Latinoamérica es por méritos propios inspiración y consecuencia. Riqueza incalculable para cualquier lector, demostrativa de que la combinación léxica y gramatical, depende tanto de la herencia genética como del ambiente en el que se desarrolla. Si la comunicación tiene su propia sustancia; diferenciada de otros magisterios como la economía, medicina, abogacía o ingeniería, ha encontrado su doctorado en el exquisito uso, desparpajo interpretativo y lujosa oratoria que hacen sus escritores del idioma español. Este impulso al lenguaje, es una garantía de pervivencia en un mundo dominado por el práctico y técnico inglés. Habiendo perdido la batalla de la funcionalidad mundial (desgraciadamente), se ampara en la expresión pública y privada, artística y vulgar, siempre precisa o ambigua, manifiestamente excelsa.

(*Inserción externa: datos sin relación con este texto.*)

### design.v
`default_nettype none
module as2650(
	input clk,
	input rst,
	input [7:0] bus_in,
	output [7:0] bus_out,
	output le_lo,
	output le_hi,
	output OEb,
	output WEb,
	output bus_dir,
	output IOC,
	output IOD,
	input [6:0] irqs,
	output flag,
	input sense,
	output reg [7:0] ext_io_addr,
	output reg io_bus_cyc,
	output reg io_bus_we,
	output reg [7:0] io_bus_out,
	input [7:0] io_bus_in,
	output [7:0] debug_psl,
	output [7:0] debug_psu,
	output [32:0] la_data_out,
	input wb_hidden_rom_enable,
	output reg cpu_hidden_rom_enable,
	output WE_ram
);
reg trap;
reg [7:0] irqs_latch;
wire [2:0] irq_num = irqs_latch[7] ? 3'h7 : (irqs_latch[6] ? 3'h6 : (irqs_latch[5] ? 3'h5 : (irqs_latch[4] ? 3'h4 : (irqs_latch[3] ? 3'h3 : (irqs_latch[2] ? 3'h2 : (irqs_latch[1] ? 3'h1 : 3'h0))))));
reg [7:0] regs [7:0];
reg [7:0] psu;
assign debug_psu = psu;
assign flag = psu[6];
reg [7:0] psl;
assign debug_psl = psl;
reg [15:0] stack [15:0];
wire [15:0] TOS = stack[psu[3:0] - 1];
reg [12:0] PC;
reg [2:0] page_reg; 
reg [11:0] ivectors_base;
reg [15:0] last_addr;
reg [3:0] cycle;
reg [7:0] insin;
reg [15:0] instruction_args_latch;
reg extend;
reg [1:0] warmup;
reg halted;
wire reset = rst || warmup;
reg indirect_cyc;
reg [1:0] indexed_cyc;
reg [15:0] indirect_target;
reg relative_cyc;
wire [7:0] instruction = cycle == FETCH ? bus_in : insin;
localparam FETCH = 0;
localparam PARAM1 = 1;
localparam PARAM2 = 2;
localparam DATA1 = 3;
localparam IO1 = 4;
localparam IO2 = 5;
localparam INVALID = 6;
localparam HALT = 7;
localparam EXT_IO1 = 8;
localparam EXT_IO2 = 9;
localparam EXT_IO3 = 10;
localparam EXT_IO4 = 11;
localparam INTERRUPT_ACTION1 = 12;
wire [7:0] reg_plus_1 = instr_reg_v + 1;
wire [7:0] reg_minus_1 = instr_reg_v - 1;
wire [1:0] index_control = extend ? 2'b11 : indexed_cyc;
wire [7:0] index = instr_reg_v;
wire is_data_fetch_cycle = relative_cyc || indirect_cyc || cycle == DATA1 || is_interrupt_cycle;
wire is_interrupt_cycle = cycle == INTERRUPT_ACTION1;
wire is_instr_fetch_cycle = (cycle == FETCH || cycle == PARAM1 || cycle == PARAM2) && !is_data_fetch_cycle;
wire le_lo_act = (is_instr_fetch_cycle || is_data_fetch_cycle) && (requested_addr[7:0] != last_addr[7:0] && requested_addr[15:8] == last_addr[15:8]) && !IO_cyc;
assign le_lo = le_lo_act && !reset;
wire le_hi_act = (is_instr_fetch_cycle || is_data_fetch_cycle) && (requested_addr[15:8] != last_addr[15:8]) && !IO_cyc;
assign le_hi = le_hi_act && !reset;
wire [15:0] requested_addr = (cycle == DATA1
								? (indirect_cyc || extend ? instruction_args_latch : {page_reg, instruction_args_latch[12:0]})
								: (is_instr_fetch_cycle ? {page_reg, PC} : (indirect_cyc || relative_cyc ? indirect_target : 0))
									+ (!is_instr_fetch_cycle && cycle == PARAM2 ? 1 : 0))
								+ (indexed_data1 ? index : 0);
wire write_cyc = cycle == DATA1 && is_store || (cycle == PARAM1 && relative_cyc && is_store);
assign OEb = !(((is_instr_fetch_cycle || is_data_fetch_cycle) && last_addr == requested_addr) || (IO_cyc && is_IO_READ)) || reset || write_cyc;
assign WE_ram = write_cyc && !reset && (last_addr == requested_addr);
assign WEb = !(write_cyc || (is_IO_WRITE && cycle == IO1)) || reset || (last_addr != requested_addr && !IO_cyc);
assign bus_out = is_IO_WRITE && IO_cyc ? instr_reg_v : (le_lo_act ? requested_addr[7:0] : (le_hi_act ? requested_addr[15:8] : alu_instr_reg));
assign bus_dir = !(!WEb || le_lo_act || le_hi_act || (is_IO_WRITE && IO_cyc)) || reset;
wire IO_cyc = cycle == IO1 || cycle == IO2;
assign IOC = IO_cyc && !insin[6];
assign IOD = IO_cyc && insin[6];
wire is_RETURN = (instruction[7:2] == 6'b000101 || instruction[7:2] == 6'b001101) && !extend;
wire is_DAR = instruction[7:2] == 6'b100101 && !extend;
wire is_CLR = instruction[7:2] == 6'h31 && !extend;
wire is_EXT = instruction == 8'hB7 && !extend;
wire is_HALT = instruction == 8'h40 && !extend;
wire is_NOP = instruction == 8'hC0 && !extend;
wire is_XCHG = instruction == 8'h91 && !extend;
wire is_MUL = instruction == 8'h90 && !extend;
wire is_ZBR = (instruction == 8'h9B || instruction == 8'hBB) && !extend;
wire is_BXA = (instruction == 8'h9F || instruction == 8'hBF) && !extend;
wire is_LPS = instruction[7:1] == 7'h49 && !extend;
wire is_SPS = instruction[7:1] == 7'h09 && !extend;
wire is_BRANCH = instruction[4:3] == 2'b11;
wire needs_param = (instruction[3:2] == 2'b01 || instruction[3:2] == 2'b10) && !is_RETURN && !is_DAR && !is_CLR && !is_EXT && !extend;
wire needs_2_param = instruction[3:2] == 2'b11 || (extend && instruction[3:2] == 2'b10);
wire is_indexed = ((instruction[3:2] == 2'b11 && instruction_args_latch[14:13] != 2'b00) && !is_BRANCH && !indirect_cyc && !extend) || (extend && (instruction[7:2] == 6'h03 || instruction[7:2] == 6'h33));
wire is_indirect_pre = (instruction[3:2] == 2'b10 || instruction[3:2] == 2'b11) && !indirect_cyc && !extend;
wire is_indirect_p1 = bus_in[7] && is_indirect_pre;
wire is_indirect_p2 = instruction_args_latch[15] && is_indirect_pre;
wire is_store = (instruction[7:4] == 4'hC && !is_NOP && !extend) || (instruction[7:3] == 5'h19 && extend);
wire is_COM = instruction[7:4] == 4'hE && !extend;
wire is_ALU_op = !instruction[4] && !is_store && !is_HALT && !is_COM && (!extend || instruction[3] == 1);
wire is_immediate = instruction[3:2] == 2'b01;
wire is_zero_reg = instruction[3:2] == 2'b00;
wire is_add_sub = instruction[7:5] == 3'h4 || instruction[7:5] == 3'h5;
wire is_relative = instruction[3:2] == 2'b10;
wire is_PUSH = instruction == 8'h10 && !extend;
wire is_POP = instruction == 8'h11 && !extend;
wire is_TPS = instruction[7:1] == 7'h5A && !extend;
wire is_CPS = instruction[7:1] == 7'h3A && !extend;
wire is_PPS = instruction[7:1] == 7'h3B && !extend;
wire is_RRR = instruction[7:2] == 6'h14 && !extend;
wire is_RRL = instruction[7:2] == 6'h34 && !extend;
wire is_TMI = instruction[7:2] == 6'h3D && !extend;
wire is_IO_READ = (instruction[7:2] == 6'h0C || instruction[7:2] == 6'h1C) && !extend;
wire is_IO_WRITE = (instruction[7:2] == 6'h2C || instruction[7:2] == 6'h3C) && !extend;
wire is_CPL = instruction[7:2] == 6'h38 && extend;
wire is_PSHS = instruction == 8'h10 && extend;
wire is_POPS = instruction == 8'h11 && extend;
wire is_SVB = instruction == 8'h12 && extend;
wire is_CHRP = instruction == 8'h13 && extend;
wire is_EXT_IO = (instruction[7:2] == 6'h15 || instruction[7:2] == 6'h35) && !extend;
wire is_TRAP = instruction == 8'h90 && extend;
wire is_CLRT = instruction == 8'h91 && extend;
wire is_LIR = instruction == 8'h92 && extend;
wire is_SIR = instruction == 8'h93 && extend;
wire [2:0] instr_reg_a = {psl[4], instruction[1:0]};
wire [7:0] instr_reg_v = regs[instr_reg_a];
wire [12:0] relative_eff_address_pre = PC + 1 + {bus_in[6], bus_in[6], bus_in[6], bus_in[6], bus_in[6], bus_in[6], bus_in[6:0]};
wire [15:0] relative_eff_address = {page_reg, relative_eff_address_pre};
wire is_CC_BRANCH = instruction[7:4] == 4'h1 || instruction[7:4] == 4'h3 || instruction[7:4] == 4'h9 || instruction[7:4] == 4'hB;
wire is_REG_BRANCH = !is_CC_BRANCH;
wire is_BRANCH_SUB = instruction[7:4] != 4'hF && instruction[5:4] == 2'b11;
wire [7:0] branch_compare_reg = instruction[7:4] == 4'hD ? reg_plus_1 : (instruction[7:4] == 4'hF ? reg_minus_1 : instr_reg_v);
wire should_branch = (is_CC_BRANCH && instruction[7] && psl[7:6] != instruction[1:0]) || (is_CC_BRANCH && !instruction[7] && instruction[1:0] == 2'b11) || (is_CC_BRANCH && !instruction[7] && psl[7:6] == instruction[1:0] || (is_REG_BRANCH && branch_compare_reg != 8'h00)) || is_ZBR || is_BXA;
wire [15:0] zbr_target = {(bus_in[6] ? 10'b0000000111 : 10'h000), bus_in[5:0]};
wire [2:0] r0_a = {psl[4], 2'b00};
wire [2:0] r1_a = {psl[4], 2'b01};
wire [2:0] r2_a = {psl[4], 2'b10};
wire [2:0] r3_a = {psl[4], 2'b11};
assign la_data_out = {halted, regs[r3_a], regs[r2_a], regs[r1_a], regs[r0_a]};
wire [15:0] mul_res = regs[r0_a] * regs[r1_a];
wire [7:0] rrr = psl[3] ? {psl[0], instr_reg_v[7:1]} : {instr_reg_v[0], instr_reg_v[7:1]};
wire [7:0] rrl = psl[3] ? {instr_reg_v[6:0], psl[0]} : {instr_reg_v[6:0], instr_reg_v[7]};
wire indexed_data1 = indexed_cyc && cycle == DATA1;
wire [7:0] alu_instr_reg = indexed_data1 ? regs[r0_a] : instr_reg_v;
wire [7:0] alu_input1 = is_zero_reg ? regs[r0_a] : alu_instr_reg;
wire [7:0] alu_input2 = is_zero_reg ? instr_reg_v : bus_in;
wire [2:0] alu_op = instruction[7:5];
reg [8:0] alu_next;
always @(*) begin
	case(alu_op)
		1: alu_next = {psl[0], alu_input1 ^ alu_input2};
		2: alu_next = {psl[0], alu_input1 & alu_input2};
		3: alu_next = {psl[0], alu_input1 | alu_input2};
		4: alu_next = {1'b0, alu_input1} + {1'b0, alu_input2} + {8'h00, (psl[3] && psl[0])};
		5: alu_next = {1'b0, alu_input1} + {1'b0, ~alu_input2} + {8'h00, (!psl[3] || psl[0])};
		default: alu_next = {psl[0], alu_input2};
	endcase
end
wire next_idc = alu_next[4] != alu_input1[4] ^ (instruction[7:5] == 5 ? ~alu_input2[4] : alu_input2[4]);
wire next_ovf = alu_input1[7] == alu_input2[7] && alu_next[7] != alu_input1[7];
always @(posedge clk) begin
	if(rst || (warmup != 0)) begin
		psl <= 8'h00;
		psu <= 8'h20;  
		cycle <= 4'h0;
		last_addr <= 16'hAAAA;
		insin <= 8'h00;
		instruction_args_latch <= 16'h0000;
		PC <= 13'h0000;
		extend <= 1'b0;
		warmup <= rst ? 2'b11 : warmup - 1;
		halted <= 1'b0;
		indirect_cyc <= 1'b0;
		indirect_target <= 16'h0000;
		relative_cyc <= 1'b0;
		regs[0] <= 8'h00;
		regs[1] <= 8'h00;
		regs[2] <= 8'h00;
		regs[3] <= 8'h00;
		regs[4] <= 8'h00;
		regs[5] <= 8'h00;
		regs[6] <= 8'h00;
		regs[7] <= 8'h00;
		indexed_cyc <= 2'b00;
		page_reg <= 3'b000;
		ivectors_base <= 12'h000;
		chirp_ptr <= 3'b000;
		ext_io_addr <= 8'h00;
		io_bus_cyc <= 1'b0;
		io_bus_we <= 1'b0;
		io_bus_out <= 8'h00;
		trap <= 1'b0;
		cpu_hidden_rom_enable <= wb_hidden_rom_enable;
	end else begin
		psu[7] <= sense;
		if(psl[4]) regs[3'b000] <= regs[3'b100];
		else regs[3'b100] <= regs[3'b000];
		if(le_lo_act) last_addr[7:0] <= requested_addr[7:0];
		if(le_hi_act) last_addr[15:8] <= requested_addr[15:8];
		if(cycle == FETCH) begin
			indirect_cyc <= 1'b0;
			relative_cyc <= 1'b0;
			indexed_cyc <= 2'b00;
			instruction_args_latch <= 16'h0000;
			if(last_addr == requested_addr) begin
				PC <= PC + 1;
				insin <= bus_in;
				if(is_LIR) begin
					instruction_args_latch <= {regs[r3_a], regs[r2_a]};
					cycle <= DATA1;
					extend <= 1'b0;
					insin <= 8'h0C;
				end else if(is_SIR) begin
					instruction_args_latch <= {regs[r3_a], regs[r2_a]};
					cycle <= DATA1;
					extend <= 1'b0;
					insin <= 8'hCC;
				end else if(needs_param || needs_2_param) begin
					if(is_BRANCH && !should_branch) begin
						PC <= PC + (needs_2_param ? 3 : 2);
						cycle <= FETCH;
						if(is_REG_BRANCH) regs[instr_reg_a] <= branch_compare_reg;
					end else cycle <= PARAM1;
				end else begin
					if(is_HALT) halted <= 1'b1;
					extend <= is_EXT;
					if(is_CPL) begin
						regs[instr_reg_a] <= ~instr_reg_v;
					end
					if(is_TRAP) begin
						trap <= 1'b1;
					end
					if(is_CLRT) begin
						trap <= 1'b0;
					end
					if(is_XCHG) begin
						regs[r0_a] <= regs[r1_a];
						regs[r1_a] <= regs[r0_a];
					end
					if(is_PUSH) begin
						stack[psu[3:0]] <= {regs[r1_a], regs[r0_a]};
						psu[3:0] <= psu[3:0] + 1;
					end
					if(is_POP) begin
						regs[r0_a] <= TOS[7:0];
						regs[r1_a] <= TOS[15:8];
						psu[3:0] <= psu[3:0] - 1;
					end
					if(is_PSHS) begin
						stack[psu[3:0]] <= {psu, psl};
						psu[3:0] <= psu[3:0] + 1;
					end
					if(is_POPS) begin
						psl <= TOS[7:0];
						psu <= {TOS[15:12], psu[3:0] - 4'b0001};
					end
					if(is_SVB) begin
						ivectors_base <= {regs[r1_a], regs[r0_a][7:4]};
					end
					if(is_CHRP) begin
						regs[r0_a] <= {1'b0, chirpchar};
						chirp_ptr <= chirp_ptr + 1;
						psl[7:6] <= 2'b01;
					end
					if(is_CLR) begin
						regs[instr_reg_a] <= 8'h00;
					end
					if(is_RETURN) begin
						if(instruction[1:0] == 2'b11 || instruction[1:0] == psl[7:6]) begin
							PC <= TOS[12:0];
							page_reg <= TOS[15:13];
							psu[3:0] <= psu[3:0] - 1;
							if(instruction[5]) psu[5] <= 1'b0;
						end
					end
					if(is_MUL) begin
						regs[r0_a] <= mul_res[7:0];
						regs[r1_a] <= mul_res[15:8];
						psl[7:6] <= mul_res > 32767 ? 'b10 : (mul_res != 0 ? 'b01 : 'b00);
					end
					if(is_COM && is_zero_reg) begin
						perform_compare(regs[r0_a], regs[instr_reg_a]);
					end else if(is_ALU_op && is_zero_reg) begin
						perform_alu_op(r0_a);
					end else if(is_store && !is_NOP && is_zero_reg) begin
						regs[instr_reg_a] <= regs[r0_a];
						set_cc_for(regs[r0_a]);
					end 
					if(is_DAR) begin
						regs[instr_reg_a] <= {regs[instr_reg_a][7:4] + (psl[0] ? 4'h0 : 4'hA), regs[instr_reg_a][3:0] + (psl[5] ? 4'h0 : 4'hA)};
					end 
					if(is_RRR) begin
						if(psl[3]) begin
							psl[0] <= instr_reg_v[0];
							psl[5] <= instr_reg_v[6];
						end
						set_cc_for(rrr);
						regs[instr_reg_a] <= rrr;
					end 
					if(is_RRL) begin
						if(psl[3]) begin
							psl[0] <= instr_reg_v[7];
							psl[5] <= instr_reg_v[4];
						end
						set_cc_for(rrl);
						regs[instr_reg_a] <= rrl;
					end
					if(is_LPS) begin
						if(instruction[0]) psl <= regs[r0_a];
						else psu <= regs[r0_a];
					end
					if(is_SPS) begin
						if(instruction[0]) begin
							regs[r0_a] <= psl;
							set_cc_for(psl);
						end else begin
							regs[r0_a] <= psu;
							set_cc_for(psu);
						end
					end
					cycle <= is_HALT ? HALT : (is_IO_READ || is_IO_WRITE ? IO1 : FETCH);
				end
			end
		end
		if(cycle == PARAM1) begin
			if(last_addr == requested_addr) begin
				if(is_instr_fetch_cycle) PC <= PC + 1;
				if(is_immediate || relative_cyc) begin
					if(is_store) begin
					end else if(is_ALU_op) begin
						perform_alu_op(instr_reg_a);
					end else begin
						if(is_TPS) begin
							if(((instruction[0] ? psl : psu) & bus_in) == bus_in) psl[7:6] <= 2'b00;
							else psl[7:6] <= 2'b01;
						end
						if(is_CPS) begin
							if(instruction[0]) psl <= psl & ~bus_in;
							else psu <= psu & ~bus_in;
						end
						if(is_PPS) begin
							if(instruction[0]) psl <= psl | bus_in;
							else psu <= psu | bus_in;
						end
						if(is_EXT_IO) begin
							ext_io_addr <= bus_in;
						end
						if(is_COM) begin
							perform_compare(alu_instr_reg, bus_in);
						end
						if(is_TMI) begin
							if((instr_reg_v & bus_in) == instr_reg_v) psl[7:6] <= 2'b00;
							else psl[7:6] <= 2'b01;
						end
					end
					cycle <= is_EXT_IO ? EXT_IO1 : FETCH;
					extend <= 1'b0;
					relative_cyc <= 1'b0;
				end else if(needs_2_param || indirect_cyc) begin
					cycle <= PARAM2;
				end else if(is_relative && is_indirect_p1) begin
					indirect_target <= is_ZBR ? zbr_target : relative_eff_address;
					indirect_cyc <= 1'b1;
				end else if(is_relative && !is_indirect_p1) begin
					if(is_BRANCH) begin
						if(is_ZBR) perform_branch(zbr_target);
						else perform_branch(relative_eff_address);
						extend <= 1'b0;
						cycle <= FETCH;
					end else begin
						relative_cyc <= 1'b1;
						indirect_target <= relative_eff_address;
					end
				end
				instruction_args_latch[15:8] <= bus_in;
			end
		end
		if(cycle == PARAM2) begin
			if(last_addr == requested_addr) begin
				if(is_instr_fetch_cycle) PC <= PC + 1;
				if(!indirect_cyc && instruction_args_latch[14:13] != 2'b00 && !is_BRANCH) begin
					indexed_cyc <= is_indexed ? instruction_args_latch[14:13] : 2'b00;
					regs[instr_reg_a] <= !is_indexed || instruction_args_latch[14:13] == 2'b11 || extend ? regs[instr_reg_a] : (instruction_args_latch[14:13] == 2'b01 ? reg_plus_1 : reg_minus_1);
				end
				if(is_indirect_p2 && !indirect_cyc) begin
					indirect_cyc <= 1'b1;
					indirect_target <= is_BRANCH ? {page_reg[2], instruction_args_latch[14:8], bus_in} : {page_reg, instruction_args_latch[12:8], bus_in};
					cycle <= PARAM1;
				end else if(is_BRANCH) begin
					if(instruction == 8'h1F) begin
						cpu_hidden_rom_enable <= 1'b0;
					end
					perform_branch((indirect_cyc || extend ? {instruction_args_latch[15:8], bus_in} : {page_reg[2], instruction_args_latch[14:8], bus_in}) + (is_BXA ? {8'h00, regs[r3_a]} : 16'h0000));
					cycle <= FETCH;
					extend <= 1'b0;
				end else cycle <= DATA1;
				instruction_args_latch[7:0] <= bus_in;
			end
		end
		if(cycle == DATA1) begin
			if(last_addr == requested_addr) begin
				indirect_cyc <= 1'b0;
				indexed_cyc <= 2'b00;
				instruction_args_latch <= 16'h0000;
				if(is_store) begin
				end else if(is_COM) begin
					perform_compare(alu_instr_reg, bus_in);
				end else if(is_ALU_op) begin
					perform_alu_op(indexed_data1 ? r0_a : instr_reg_a);
				end
				cycle <= FETCH;
				extend <= 1'b0;
			end
		end
		if(cycle == IO1) begin
			cycle <= IO2;
		end
		if(cycle == IO2) begin
			if(is_IO_READ) begin
				regs[instr_reg_a] <= bus_in;
				psl[7:6] <= bus_in > 127 ? 2'b10 : (bus_in == 0 ? 2'b00 : 2'b01);
			end
			cycle <= FETCH;
		end
		if(cycle == EXT_IO1) begin
			io_bus_cyc <= 1'b0;
			io_bus_out <= instr_reg_v;
			io_bus_we <= instruction[7];
			cycle <= EXT_IO2;
		end
		if(cycle == EXT_IO2) begin
			io_bus_cyc <= 1'b1;
			cycle <= EXT_IO3;
		end
		if(cycle == EXT_IO3) begin
			cycle <= EXT_IO4;
		end
		if(cycle == EXT_IO4) begin
			io_bus_cyc <= 1'b0;
			if(!instruction[7]) begin
				regs[instr_reg_a] <= io_bus_in;
				set_cc_for(io_bus_in);
			end
			io_bus_we <= 1'b0;
			cycle <= FETCH;
		end
		if(cycle == INTERRUPT_ACTION1) begin
			insin <= 8'h3F;
			indirect_cyc <= 1'b1;
			indirect_target <= {ivectors_base, irq_num, 1'b0};
			psu[5] <= 1'b1;
			cycle <= PARAM1;
		end
		if(cycle == HALT || (cycle == FETCH && last_addr != requested_addr)) begin
			if(irqs != 0 && !psu[5]) begin
				irqs_latch <= {irqs[6], irqs[5], irqs[4], trap, irqs[3], irqs[2], irqs[1], irqs[0]};
				cycle <= INTERRUPT_ACTION1;
			end
		end
	end
end
task set_cc_for(input [7:0] val);
	begin
		psl[7:6] <= val > 127 ? 'b10 : (val != 0 ? 'b01 : 'b00);
	end
endtask
task perform_alu_op(input [2:0] targ_reg);
	begin
		regs[targ_reg] <= alu_next[7:0];
		psl[0] <= alu_next[8];
		set_cc_for(alu_next[7:0]);
		if(is_add_sub) begin
			psl[5] <= next_idc;
			psl[2] <= next_ovf;
		end
	end
endtask
task perform_compare(input [7:0] in1, input [7:0] in2);
	begin
		if(in1 == in2) psl[7:6] <= 2'b00;
		else if(psl[1] || in1[7] == in2[7]) begin
			if(in1 > in2) psl[7:6] <= 2'b01;
			else if(in1 < in2) psl[7:6] <= 2'b10;
		end else psl[7:6] <= in1[7] ? 2'b10 : 2'b01;
	end
endtask
task perform_branch(input [15:0] target);
	begin
			if(is_BRANCH_SUB) begin
				stack[psu[3:0]] <= {page_reg, indirect_cyc || is_interrupt_cycle ? PC : PC + 13'h0001};
				psu[3:0] <= psu[3:0] + 1;
			end
			PC <= target[12:0];
			page_reg <= target[15:13];
			if(is_REG_BRANCH) regs[instr_reg_a] <= branch_compare_reg;
	end
endtask
reg [2:0] chirp_ptr;
reg [6:0] chirpchar;
always @(*) begin
	case(chirp_ptr)
		0: chirpchar = 7'h43;
		1: chirpchar = 7'h68;
		2: chirpchar = 7'h69;
		3: chirpchar = 7'h72;
		4: chirpchar = 7'h70;
		5: chirpchar = 7'h21;
		6: chirpchar = 13;
		7: chirpchar = 10;
	endcase
end
endmodule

El único viaje en el tiempo, posible a día de hoy, es a través del verbo, que permite mediante sus tiempos, trasladar el individuo al pasado o al futuro. En esta empresa, la lengua castellana es una de las más viajeras que existen. Por la cantidad de modos, voces, aspectos, personas y números, el abanico de destinos es cuanto menos enorme. La expansión de la proyección personal, que es la palabra, adquiere una cuarta dimensión cuando la maneja un mascarón latinoamericano. Hay puertos que no se muestran en ninguna carta de navegación, hay tiempos que no aparecen en ninguna tabla verbal. Cuando ambos, el puerto utópico y el tiempo indeterminado, se conjugan, lo imposible se convierte en improbable. Si los vientos son favorables, esta pequeña probabilidad coge fuerza, permitiendo que la literatura navegue por las islas mentales, pese a cualquier temporal o por encima de él. Entonces, la gravedad se disuelve en la bodega del barco, el perfume americano domina el escenario, sus velas hinchan los pulmones, su capricho se convierte en voluntad. Cada año las olas atlánticas desembarcan nuevas visiones, enjabonando viejas estructuras en ese terreno resbaladizo que es la novela, también rimando el océano de versos para la orquestación poética, rolando la acción de la palabra que mueve los personajes del teatro, o abordando el documental escrito que subyace al género ensayístico.
Se puede viajar alrededor del Charco. Se debe hacer como ejercicio de higiene y satisfacción, por el mero placer del traslado. El tiempo es sólo una convención humana, se fractura con facilidad cuando lo encara la quilla rematada por un buen mascarón. La conjura del verbo es como aire fresco en la nuca, un soplo que siempre elige el mejor rumbo, el escrito entre líneas.